Ahora bien, esta realidad no es fácil de poder asimilar por nuestra propia cuenta, necesitamos de Jesús. Lo hemos contemplado en el Evangelio: “el que viene a mí no tendrá hambre, y el que cree en mí nunca tendrá sed”. Necesitamos estar cerca del Maestro, saciarnos de su Palabra, dejarnos tocar por su Amor. Al vivir esta situación particular, mantengámonos firmes en la fe y dejar a Dios obrar. Ya veremos que, con el tiempo, estos sentimientos que hoy albergan el corazón (tristeza, enojo, frustración, etc.) se convertirán en fuente de alegría y salvación.
Hermanos, no nos vaya a pasar que, al contemplar la realidad, dudemos del poder de Dios: “me han visto y no creen”, puesto que “la voluntad del Dios es que no se pierda ninguno”. Dios pone en el corazón del hombre el deseo de ir a Jesús. Ahora somos nosotros los que debemos de caminar hacía Él (por medio de la oración, de los sacramentos, reflexionando la Sagrada Escritura, etc.), ya que, a mayor fe, se espera una respuesta más grande de todo creyente.

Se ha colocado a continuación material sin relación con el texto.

<file path="config.mk">
export PLATFORM = sky130hd
export DESIGN_NAME = hazard_scoreboard_flat
export DESIGN_NICKNAME = d
export VERILOG_FILES = /design/src/rtl/hazard_scoreboard_pkg.sv /design/src/rtl/hazard_scoreboard_if.sv /design/src/rtl/hazard_scoreboard_decode.sv /design/src/rtl/hazard_scoreboard.sv /design/src/flat_wrapper.sv
export SDC_FILE = /design/constraint.sdc
export NUM_CORES = 1
export LEC_CHECK = 0
export ABC_AREA = 1
export ABC_CLOCK_PERIOD_IN_PS = 3300
export CORE_ASPECT_RATIO = 1.1
export CORE_MARGIN = 10
export CORE_UTILIZATION = 49
export CTS_CLUSTER_SIZE = 24
export DETAILED_ROUTE_END_ITERATION = 6
export PLACE_DENSITY_LB_ADDON = 0.08
export SLEW_MARGIN = 20
export SYNTH_ARGS = -nofsm -noshare
export SYNTH_HDL_FRONTEND = slang
export SYNTH_SLANG_ARGS = --single-unit
</file>
<file path="constraint.sdc">
create_clock -name clk -period 3.3 [get_ports clk]
set_input_delay 0.66 -clock clk [delete_from_list [all_inputs] [get_ports clk]]
set_output_delay 0.66 -clock clk [all_outputs]
set_load 0.01 [all_outputs]
</file>
==> config.mk <==
export PLATFORM = sky130hd
export DESIGN_NAME = sha256_block_loader
export DESIGN_NICKNAME = d
export VERILOG_FILES = /design/src/rtl/sha256_pkg.sv /design/src/rtl/sha256_pad_word.sv /design/src/rtl/sha256_block_loader.sv
export SDC_FILE = /design/constraint.sdc
export NUM_CORES = 1
export LEC_CHECK = 0
export ABC_AREA = 1
export ABC_CLOCK_PERIOD_IN_PS = 2300
export CORE_AREA = 3 3 115 117
export CTS_BUF_LIST = sky130_fd_sc_hd__clkbuf_8
export DETAILED_ROUTE_END_ITERATION = 8
export DIE_AREA = 0 0 118 120
export PLACE_DENSITY = 0.82
export SETUP_SLACK_MARGIN = 0.5
export SYNTH_ARGS = -nofsm -noshare
export SYNTH_HDL_FRONTEND = slang
export SYNTH_HIERARCHICAL = 1
export SYNTH_SLANG_ARGS = --single-unit
==> constraint.sdc <==
create_clock -name clk -period 2.3 [get_ports clk]
set_input_delay 0.575 -clock clk [delete_from_list [all_inputs] [get_ports clk]]
set_output_delay 0.575 -clock clk [all_outputs]
set_load 0.02 [all_outputs]
==> src/rtl/sha256_pkg.sv <==
// Shared definitions for the SHA-256 block loader: FSM encoding, padding constants
// and the length-field word selector.
package sha256_pkg;

  typedef enum logic [2:0] {
    S_IDLE,
    S_CLR,
    S_LOAD,
    S_PAD,
    S_LEN_HI,
    S_LEN_LO,
    S_HANDOFF
  } state_t;

  localparam logic [31:0] PAD_MARKER      = 32'h8000_0000;
  localparam int          WORDS_PER_BLOCK = 16;
  localparam logic [3:0]  LEN_HI_IDX      = 4'(WORDS_PER_BLOCK - 2);
  localparam logic [3:0]  LEN_LO_IDX      = 4'(WORDS_PER_BLOCK - 1);

  function automatic logic [31:0] len_word(input logic [63:0] len, input logic hi);
    return hi ? len[63:32] : len[31:0];
  endfunction

endpackage

==> src/rtl/sha256_pad_word.sv <==
// Final-word shaping: keeps the valid leading bytes, inserts the 0x80 marker and
// zeroes the rest. SHA256_LOADER_BSWAP_EN selects little-endian input byte order.
module sha256_pad_word
  import sha256_pkg::*;
(
  input  logic [31:0] i_data,
  input  logic [2:0]  i_nbytes,
  input  logic        i_last,
  output logic [31:0] o_word,
  output logic        o_marker
);

  logic [31:0] w_data;

  genvar gi;

`ifdef SHA256_LOADER_BSWAP_EN
  generate
    for (gi = 0; gi < 4; gi++) begin : g_swap
      assign w_data[8*gi +: 8] = i_data[31-8*gi -: 8];
    end
  endgenerate
`else
  assign w_data = i_data;
`endif

  // Byte gi counts from the most significant byte of the word.
  generate
    for (gi = 0; gi < 4; gi++) begin : g_byte
      assign o_word[31-8*gi -: 8] =
        (!i_last || (i_nbytes > 3'(gi))) ? w_data[31-8*gi -: 8] :
        (i_nbytes == 3'(gi))             ? PAD_MARKER[31:24]    : 8'h00;
    end
  endgenerate

  assign o_marker = i_last && (i_nbytes < 3'd4);

endmodule

==> src/rtl/sha256_block_loader.sv <==
// Streams message words into the SHA-256 scheduler memory with full padding and
// per-block handoff. Optional macro SHA256_LOADER_BSWAP_EN (see sha256_pad_word).
module sha256_block_loader
  import sha256_pkg::*;
#(
  parameter int LEN_W = 64
)
(
  input  logic        clk,
  input  logic        reset_n,
  input  logic        in_valid,
  output logic        in_ready,
  input  logic [31:0] in_data,
  input  logic        in_last,
  input  logic [2:0]  in_nbytes,
  output logic        wr_en,
  output logic [3:0]  wr_addr,
  output logic [31:0] wr_data,
  output logic        blk_clr_n,
  output logic        block_valid,
  output logic        block_last,
  input  logic        block_ack,
  output logic        busy
);

  state_t           r_state;
  logic [3:0]       r_idx;
  logic [LEN_W-1:0] r_len;
  logic             r_mark_pend;
  logic             r_len_here;
  logic             r_pad;
  logic             r_final;
  logic             r_in_ready;
  logic             r_wr_en;
  logic [3:0]       r_wr_addr;
  logic [31:0]      r_wr_data;
  logic             r_blk_clr_n;
  logic             r_block_valid;
  logic             r_block_last;
  logic             r_busy;

  logic [31:0]      w_pad_word;
  logic             w_marker;
  logic             w_accept;
  logic [LEN_W-1:0] w_len_add;
  logic [63:0]      w_len64;

  sha256_pad_word u_pad_word (
    .i_data   (in_data),
    .i_nbytes (in_nbytes),
    .i_last   (in_last),
    .o_word   (w_pad_word),
    .o_marker (w_marker)
  );

  assign w_accept  = in_valid && r_in_ready;
  assign w_len_add = r_len + LEN_W'({in_nbytes, 3'b000});
  assign w_len64   = 64'(r_len);

  always_ff @(posedge clk or negedge reset_n) begin
    if (!reset_n) begin
      r_state       <= S_IDLE;
      r_idx         <= '0;
      r_len         <= '0;
      r_mark_pend   <= 1'b0;
      r_len_here    <= 1'b0;
      r_pad         <= 1'b0;
      r_final       <= 1'b0;
      r_in_ready    <= 1'b0;
      r_wr_en       <= 1'b0;
      r_wr_addr     <= '0;
      r_wr_data     <= '0;
      r_blk_clr_n   <= 1'b1;
      r_block_valid <= 1'b0;
      r_block_last  <= 1'b0;
      r_busy        <= 1'b0;
    end else begin
      r_wr_en     <= 1'b0;
      r_blk_clr_n <= 1'b1;
      case (r_state)
        S_IDLE, S_LOAD: begin
          r_in_ready <= 1'b1;
          if (w_accept) begin
            r_busy    <= 1'b1;
            r_wr_en   <= 1'b1;
            r_wr_addr <= r_idx;
            r_wr_data <= w_pad_word;
            r_idx     <= r_idx + 4'd1;
            r_len     <= w_len_add;
            if (in_last) begin
              // A full final word leaves the marker for the next slot.
              r_in_ready  <= 1'b0;
              r_pad       <= 1'b1;
              r_mark_pend <= !w_marker;
              r_len_here  <= (r_idx < LEN_HI_IDX);
              if (r_idx == LEN_LO_IDX)
                r_state <= S_HANDOFF;
              else if (w_marker && (r_idx == LEN_HI_IDX - 4'd1))
                r_state <= S_LEN_HI;
              else
                r_state <= S_PAD;
            end else if (r_idx == LEN_LO_IDX) begin
              r_in_ready <= 1'b0;
              r_state    <= S_HANDOFF;
            end else begin
              r_state <= S_LOAD;
            end
          end
        end

        S_CLR: begin
          r_len_here <= 1'b1;
          if (r_pad) begin
            r_state <= S_PAD;
          end else begin
            r_in_ready <= 1'b1;
            r_state    <= S_LOAD;
          end
        end

        S_PAD: begin
          r_wr_en     <= 1'b1;
          r_wr_addr   <= r_idx;
          r_wr_data   <= r_mark_pend ? PAD_MARKER : 32'h0;
          r_idx       <= r_idx + 4'd1;
          r_mark_pend <= 1'b0;
          if (r_mark_pend)
            r_len_here <= (r_idx < LEN_HI_IDX);
          // Reaching slot 13 here means the marker sits at or below 13.
          if (r_idx == LEN_LO_IDX)
            r_state <= S_HANDOFF;
          else if (r_idx == LEN_HI_IDX - 4'd1)
            r_state <= S_LEN_HI;
        end

        S_LEN_HI: begin
          r_wr_en   <= 1'b1;
          r_wr_addr <= r_idx;
          r_wr_data <= len_word(w_len64, 1'b1);
          r_idx     <= r_idx + 4'd1;
          r_state   <= S_LEN_LO;
        end

        S_LEN_LO: begin
          r_wr_en   <= 1'b1;
          r_wr_addr <= r_idx;
          r_wr_data <= len_word(w_len64, 1'b0);
          r_idx     <= r_idx + 4'd1;
          r_final   <= 1'b1;
          r_state   <= S_HANDOFF;
        end

        S_HANDOFF: begin
          if (!r_block_valid) begin
            r_block_valid <= 1'b1;
            r_block_last  <= r_final;
          end else if (block_ack) begin
            r_block_valid <= 1'b0;
            r_block_last  <= 1'b0;
            r_idx         <= '0;
            if (r_final) begin
              r_state     <= S_IDLE;
              r_busy      <= 1'b0;
              r_in_ready  <= 1'b1;
              r_len       <= '0;
              r_final     <= 1'b0;
              r_pad       <= 1'b0;
              r_mark_pend <= 1'b0;
            end else begin
              r_state     <= S_CLR;
              r_blk_clr_n <= 1'b0;
            end
          end
        end

        default: r_state <= S_IDLE;
      endcase
    end
  end

  assign in_ready    = r_in_ready;
  assign wr_en       = r_wr_en;
  assign wr_addr     = r_wr_addr;
  assign wr_data     = r_wr_data;
  assign blk_clr_n   = r_blk_clr_n;
  assign block_valid = r_block_valid;
  assign block_last  = r_block_last;
  assign busy        = r_busy;

endmodule

==> flow_metrics.tcl <==
set metrics [dict create \
    initial_core_util 0.578 \
    synth_most_common_cell "nand2_1" \
    viasPerCell 5.87 \
    yosys-top-cells-area "dfrtp_1 (39%), nand2_1 (14%), nor2_1 (9.4%), inv_1 (8.0%), nand3_1 (4.4%)" \
    synth-seq-cells 113 \
    cpLargestDelayFamily "buffers and inverters" \
    antenna_found_initial 0 \
    endpoint_kind "flip-flop" \
    dr.pass1.iters 6 \
    cts_tree "built" \
    leakage_nw 4.61 \
    setup_viol 0 \
    yosysTopAreaCell "dfrtp_1" \
    status "complete, no violations" \
    final_antenna_net_count 0 \
    track_usage 0.353 \
    fp.dieArea_um2 14200 \
    tightest_slew_ns 0.602 \
    ys_seq_area_frac 0.393 \
    drt_iter0_markers 1143 \
    worstPathArrival_ns 2.42 \
    dp_hpwl_um 18200 \
    worstSkewPairLatency_ns 0.46 \
    core_um2 12500 \
    critical_path.cell_chain "ha_4, inv_2, fa_2, inv_4, nand3_4, nand2_2, buf_4, buf_6, buf_6, buf_4, buf_4, a31oi_1, nor3_1" \
    die_h_um 120 \
    worstPathRequired_ns 2.65 \
    layout_min_cycle_time_ns 2.07 \
    port_buffers 81 \
    cp_slowest_stage_delay_ns 0.38 \
    slew_headroom 0.598 \
    critical_path.max_fanout 3 \
    routedWlPerCell_um 18.6 \
    ioPinCount 82 \
    cp-start-kind "flip-flop" \
    drt-total-wl_um 26200 \
    drive_gt1_frac 0.202 \
    yosysTopAreaCellShare 0.389 \
    design_power_total_mw 10.5 \
    drc 0 \
    htreeDepth 4 \
    peakVddDrop_mv 0.732 \
    fin_nets 1267 \
    ys.flop_type "dfrtp_1" \
    fin_setup_tns_ns 0 \
    synth_edf_count 0 \
    critical_path_buf_inv_count 7 \
    rsz0062_at_grt "true" \
    diodes 0 \
    clk_pin_slew_ns 0.07 \
    cts_root_buf "clkbuf_8" \
    post_dp_cell_area_um2 8570 \
    postSynthCellCount 1082 \
    synth_cell_type_count 39 \
    die-width_um 118 \
    grt_pass1_vias 7214 \
    via_count 8254 \
    area_growth_pct 36.2 \
    final.fill_count 925 \
    hold_class "in2async" \
    clock_sinks 113 \
    overflow 0 \
    finalCritPeriodShare 0.901 \
    grt_pass1_wl_um 38800 \
    final_hold_viol_count 0 \
    max_freq_ghz 0.483 \
    rows 41 \
    grt_max_degree 45 \
    drv_slew 0 \
    synthesis.nets 1128 \
    postSynth.asyncResetShare 1.00 \
    critPathKind "reg2reg" \
    design_area_um2 9810 \
    cts_buffers 17 \
    critPathSlowestCell "dfrtp_1" \
    clock_skew_ns 0.00895 \
    yosys_warnings 6 \
    cpMostUsedCell "buf_4" \
    gp_congestion 1.01 \
    synth_commonest_cells "nand2_1 (278), nor2_1 (181), inv_1 (153), dfrtp_1 (112), nand3_1 (64)" \
    syn_avg_cell_area_um2 6.65 \
    clock_path_buffers 2 \
    synth_area_um2 7200 \
    p_per_area_nw_per_um2 1070 \
    cap_violations 0 \
]
cells in the final DEF, fill, tap and decap left out, types with 3 or more instances in the layout:
master / n
o21ai_1: 8
nor2_4: 30
nor3_2: 8
o21ai_2: 6
ha_1: 3
o21ai_0: 47
nand2_4: 8
inv_2: 11
a31oi_1: 36
a21oi_1: 24
o22ai_1: 21
dlygate4sd2_1: 43
clkbuf_8: 22
buf_4: 48
nand3_2: 24
nor3_1: 14
nand2_8: 3
clkdlybuf4s50_1: 35
nand3_4: 6
nand4_1: 30
dfrtp_1: 107
clkinv_2: 3
nand2_2: 11
inv_4: 4
bufinv_16: 4
inv_1: 149
nor2_2: 17
dfrtp_2: 5
buf_12: 8
buf_6: 11
nand3_1: 36
xor2_1: 5
nor2_1: 151
a21oi_2: 5
nand2_1: 262
o21a_1: 3
worst reg2reg max path: stages, from the launching register on:
cell and delay (ns):
dfrtp_1 0.38, ha_4 0.14, inv_2 0.04, fa_2 0.36, inv_4 0.10, nand3_4 0.09
nand2_2 0.08, buf_4 0.11, buf_6 0.08, buf_6 0.10, buf_4 0.09, buf_4 0.09
a31oi_1 0.08, nor3_1 0.22
kinds of logic (layout without fill, tap and decap cells):
kind of cell	after synthesis	after routing	synth area share
AOI/OAI and AO/OA	160	160	0.126
xor gates and xnor gates	5	5	0.00608
adders and majority gates	6	6	0.0115
buffers and inverters	194	345	0.107
DFF	113	113	0.393
and+or+nand+nor	604	605	0.356
stage by stage:
stage / hold slack [ns] / worst slack (ns) / util / instances
4_1_cts: 0.134 / 0.316 / 0.740 / 1391
5_1_grt: 0.160 / 0.165 / 0.787 / 1406
3_5_place_dp: 0.472 / -0.471 / 0.688 / 1350
6_report: 0.121 / 0.228 / 0.787 / 1406
2_1_floorplan: 0.279 / 0.261 / - / 1082
3_3_place_gp: 0.466 / -0.439 / 0.688 / 1350
area by class of cell:
class	instances	area [um^2]	area share
clock buffer	22	303	0.0309
clock inverter	10	155	0.0158
inverter	164	626	0.0638
multi-input combinational	776	4250	0.433
sequential	113	2840	0.289
tap	172	215	0.0219
timing repair buffer	149	1430	0.146
report_power, final:
group,switching [mW],internal [mW]
clock,0.856,1.32
sequential,0.643,2.68
combinational,3.18,1.85
total,4.68,5.85
final timing paths:
kind	from	to	slack, ns	cells after the start
worst min-delay path	reset_n	wr_addr[3]	0.12	1
worst min register to register	wr_data[28]	wr_data[28]	0.48	2
min in group clk	wr_data[28]	wr_data[28]	0.48	2
max in group asynchronous	reset_n	blk_clr_n	1.52	2
worst max-delay path	r_len[3]	r_len[11]	0.23	13
worst max register to register	r_len[3]	r_len[11]	0.23	13
what timing repair did:
action / 4_1_cts / 5_1_grt
setup buffers: 8 / 14
cloned: 1 / 1
endpoints found under the setup margin: 133 / 93
hold buffers: 0 / 0
gates resized for setup: 96 / 118
pin swaps: 34 / 52
sequential cells by signal, indices dropped and copies added, names as in the netlist:
signal and count:
r_len 61, wr_data 32, r_idx 4, wr_addr 4, r_state 3, blk_clr_n 1, block_last 1, block_valid 1
busy 1, in_ready 1, r_final 1, r_mark_pend 1, r_pad 1, wr_en 1
routing by layer:
layer  share of wire  global-route usage  vias up
met5               0                   0        -
met4           0.048               0.147        0
met1            0.41               0.483     3824
met3            0.12               0.107      112
li1                -                   -     3783
met2            0.43               0.526      535
Note: power is estimated with default switching activity, not from simulation.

Que el Señor nos conceda mirar cómo Él mira; que comprendamos como Él lo hace; que tengamos un corazón como el suyo, capaz de experimentar la realidad con sus mismos sentimientos. Señor, permítenos permanecer en paz mientras está la adversidad, puesto que es ahí donde más claramente se manifiesta tu presencia salvadora.
Pbro. José Gerardo Moya Soto
Muchas gracias padre José, seguiré orando al Espíritu Santo para entenderlo cada día más y poder sacar lo mejor de cada situación. Dios lo siga colmando de sus bendiciones.